家族とは違い、熱心に桜花教の教えに従っている訳ではない少年にとって、年に何度かある桜花神社への参拝は酷く退屈なものだった。
だから、神社に自らの意思で出向いたのはその日が初めてだった。
少年は長く伸びる石段を上る。
登り切ったその瞬間、春一番とも呼べる突風が吹き、石畳に降り積もっていた桜の花びらが舞い上がった。
被っていた学生帽を慌てて抑え、少年は下を向く。
やがて、風が収まった後……鳥居の先へ目を向けた少年は、小柄な人影を見つけた。
竹箒を持った少女。
少女は、きょとんとした顔で少年のことを見ていたが、やがて彼が参拝客であることに気が付いたのか淑やかな仕草で礼をする。
ようこそ、おいで下さいました。
少女の醸し出す柔らかな印象とは裏腹に、凛として芯の通った声。
少年は少しの間、自分がここに来た目的すらも忘れて呆けていた。
そして苦笑する。まさか、自分が。
目の前にいる人間の事を、まるで桜の精のようだ、などと非現実的な事を考えるなんて。
その日少年は少女と語らい、友人となった。
季節が巡り、少年が他者に決して話さなかった『異なる世界』の存在についても、少女は馬鹿げていると笑わずに聞いてくれた。

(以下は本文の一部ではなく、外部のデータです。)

This is an optimization exercise on Yosys and OpenROAD, whose aim is small area, a short achievable clock period and few clock cycles, not a production implementation.
The RTL was checked by simulation tests, not by an equivalence proof against the original design.

## flow/design.v (module list and top-level ports; edited modules follow where they fit)
// module Milestone1: 681 lines
// module m1_fa: 3 lines
// module m1_ha: 3 lines
module Milestone1(
		input  logic        CLOCK_50,
		input  logic        Resetn,
		input  logic        start,
		output logic        finish,
		input  logic [15:0] SRAM_read_data,
		output logic [17:0] SRAM_address,
		output logic [15:0] SRAM_write_data,
		output logic        SRAM_we_n
);
  // ...
==> flow/run.sh <==
#!/bin/bash
# synth_recipe.tcl (not shown) runs the flow's synth.tcl, then flattens the netlist and writes it again
# the make line also repeats each setting of config.mk as NAME=value (left out here)
make -C /OpenROAD-flow-scripts/flow DESIGN_CONFIG=/design/flow/config.mk WORK_HOME=/design/flow/orfs CLKGATE_MAP_FILE= SYNTH_SCRIPT=/design/flow/synth_recipe.tcl finish
==> flow/config.mk <==
export PLATFORM = sky130hd
export DESIGN_NAME = Milestone1
export DESIGN_NICKNAME = Milestone1
export VERILOG_FILES = /design/flow/design.v
export SDC_FILE = /design/flow/constraint.sdc
export NUM_CORES = 4
export LEC_CHECK = 0
export CAP_MARGIN = 20
export CORE_MARGIN = 2
export CORE_UTILIZATION = 40
export SLEW_MARGIN = 20
export SYNTH_HIERARCHICAL = 1
export SYNTH_MINIMUM_KEEP_SIZE = 0
==> flow/constraint.sdc <==
create_clock -name core_clock -period 11.5 [get_ports {CLOCK_50}]
set_input_delay 2.3000 -clock core_clock [delete_from_list [all_inputs] [get_ports {CLOCK_50}]]
set_output_delay 2.3000 -clock core_clock [all_outputs]
set_load 0.01 [all_outputs]
Source: an optimization exercise on an open RTL-to-GDS flow (aim: small area, a short achievable clock period and few clock cycles per item). Production flows keep margins and buffers that such runs may drop. The RTL was checked by simulation tests, not by an equivalence proof against the original design. Power is estimated from default activity; no workload was simulated.

<file path="flow/flow/run.sh">
#!/bin/bash
# The standard layout (standard.sh), with port buffers of the given cell instead
# of the one buffer_ports picks by default.  make's output goes to standard.log;
# ORFS keeps each step's log under orfs/logs.
set -euo pipefail
export BUFFER_PORTS_ARGS="-buffer_cell sky130_fd_sc_hd__buf_2"
bash standard.sh > standard.log 2>&1
</file>
<file path="flow/standard.sh">
#!/bin/bash
# synth_recipe.tcl (not shown) runs the flow's synth.tcl, then flattens the netlist and writes it again
# the make line also repeats each setting of config.mk as NAME=value (left out here)
make -C /OpenROAD-flow-scripts/flow DESIGN_CONFIG=/design/flow/config.mk WORK_HOME=/design/flow/orfs CLKGATE_MAP_FILE= SYNTH_SCRIPT=/design/flow/synth_recipe.tcl "${@:-finish}"
</file>
<file path="flow/config.mk">
export PLATFORM = sky130hd
export DESIGN_NAME = mac
export DESIGN_NICKNAME = mac
export VERILOG_FILES = /design/flow/design.v
export SDC_FILE = /design/flow/constraint.sdc
export NUM_CORES = 4
export LEC_CHECK = 0
export CAP_MARGIN = 20
export CORE_MARGIN = 2
export CORE_UTILIZATION = 40
export SETUP_SLACK_MARGIN = 2.6
export SLEW_MARGIN = 20
export SYNTH_HIERARCHICAL = 1
export SYNTH_MINIMUM_KEEP_SIZE = 0
</file>
<file path="flow/constraint.sdc">
create_clock -name core_clock -period 7.0 [get_ports {clk}]
set_input_delay 1.4000 -clock core_clock [delete_from_list [all_inputs] [get_ports {clk}]]
set_output_delay 1.4000 -clock core_clock [all_outputs]
set_load 0.01 [all_outputs]
</file>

神社で少女と話しているその時だけが、生家の長男でもなく、教師達から期待と好奇の目を向けられる学徒でもなく、ただ一人の少年として振る舞っていられる瞬間だった。
少年は、彼が『少年』で居られなくなるその時まで、ひと時たりとも途切れなければいいのにと……そう思っていた。